Optimum relative humidity enhances CO2 uptake in diamine-appended M2(dobpdc)

Abstract

Diamine-appended M2(dobpdc) metal–organic frameworks (MOFs) are a promising class of CO2 adsorbents, but the impact of relative humidity (RH) on their adsorption performance has yet to be carefully studied. We evaluated the CO2 uptake of (2-ampd)2M2(dobpdc) at varying relative humidities and associated water loadings using gravimetric and breakthrough adsorption methods. A significant enhancement in uptake is observed between 20 and 40 % RH, with an optimum of 30 % RH, at which a maximum CO2 uptake of 5.7 ± 0.2 mmol/g is achieved at 0.044 atm of CO2. These uptakes – which are above 1 CO2:diamine – suggest that humidity promotes an additional sorption mechanism beyond the well-known cooperative insertion between the metal and diamine.
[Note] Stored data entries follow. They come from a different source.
## config.mk

```make
export PLATFORM = sky130hd
export DESIGN_NAME = raymarch_top
export DESIGN_NICKNAME = d
export VERILOG_FILES = /design/src/hw/ray_pkg.sv /design/src/hw/pixel_scan.sv /design/src/hw/march_stage.sv /design/src/hw/march_ring.sv /design/src/hw/shade_out.sv /design/src/hw/raymarch_top.sv
export VERILOG_INCLUDE_DIRS = /design/src /design/src/include
export SDC_FILE = /design/constraint.sdc
export NUM_CORES = 2
export LEC_CHECK = 0
export BUFFER_PORTS_ARGS = -buffer_cell sky130_fd_sc_hd__buf_4
export CAP_MARGIN = 20
export CORE_MARGIN = 4
export CORE_UTILIZATION = 60
export DETAILED_ROUTE_END_ITERATION = 16
export HOLD_SLACK_MARGIN = 0.15
export PLACE_DENSITY = 0.76
export REMOVE_ABC_BUFFERS = 1
export SYNTH_ARGS = -nofsm -noshare
export SYNTH_HDL_FRONTEND = slang
export SYNTH_SLANG_ARGS = --single-unit
```

## constraint.sdc

```tcl
create_clock -name clk -period 14 [get_ports clk]
set_clock_uncertainty 0.15 [all_clocks]
set_input_delay 1.4 -clock clk [delete_from_list [all_inputs] [get_ports clk]]
set_output_delay 1.4 -clock clk [all_outputs]
set_load 0.005 [all_outputs]
```
### config.mk
export PLATFORM = sky130hd
export DESIGN_NAME = l2_tlb
export DESIGN_NICKNAME = d
export VERILOG_FILES = /design/src/hdl/tlb_pkg.sv /design/src/hdl/tlb_cfg_decode.sv /design/src/hdl/tlb_va_bank.sv /design/src/hdl/tlb_search.sv /design/src/hdl/tlb_result.sv /design/src/hdl/l2_tlb.sv
export SDC_FILE = /design/constraint.sdc
export NUM_CORES = 2
export LEC_CHECK = 0
export BUFFER_PORTS_ARGS = -buffer_cell sky130_fd_sc_hd__buf_2
export CAP_MARGIN = 10
export CORE_ASPECT_RATIO = 0.8
export CORE_UTILIZATION = 40
export CTS_BUF_LIST = sky130_fd_sc_hd__clkbuf_8
export CTS_CLUSTER_DIAMETER = 150
export DETAILED_ROUTE_END_ITERATION = 8
export GPL_TIMING_DRIVEN = 0
export SETUP_SLACK_MARGIN = 0.2
export SYNTH_ARGS = -nofsm -noshare
export SYNTH_HDL_FRONTEND = slang
export SYNTH_SLANG_ARGS = --single-unit
### constraint.sdc
create_clock -name clk_i -period 9.19 [get_ports clk_i]
set_input_delay 0 -clock clk_i [delete_from_list [all_inputs] [get_ports clk_i]]
set_output_delay 0 -clock clk_i [all_outputs]
set_load 0.01 [all_outputs]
Temperature-programmed desorption and IR spectroscopy also indicated a second adsorption site accounting for the additional uptake, hypothesized to be carbamic acid pairs on the free amine within the MOF channel. Further increasing the humidity to 50 % RH resulted in a dramatic loss of capacity due to water-filled pores at these high humidity conditions. These results reveal the potential for a mixed mechanism in (2-ampd)2M2(dobpdc) promoted by humidity and highlight an optimum humidity range that will maximize the MOF’s utilization in CO2 capture applications.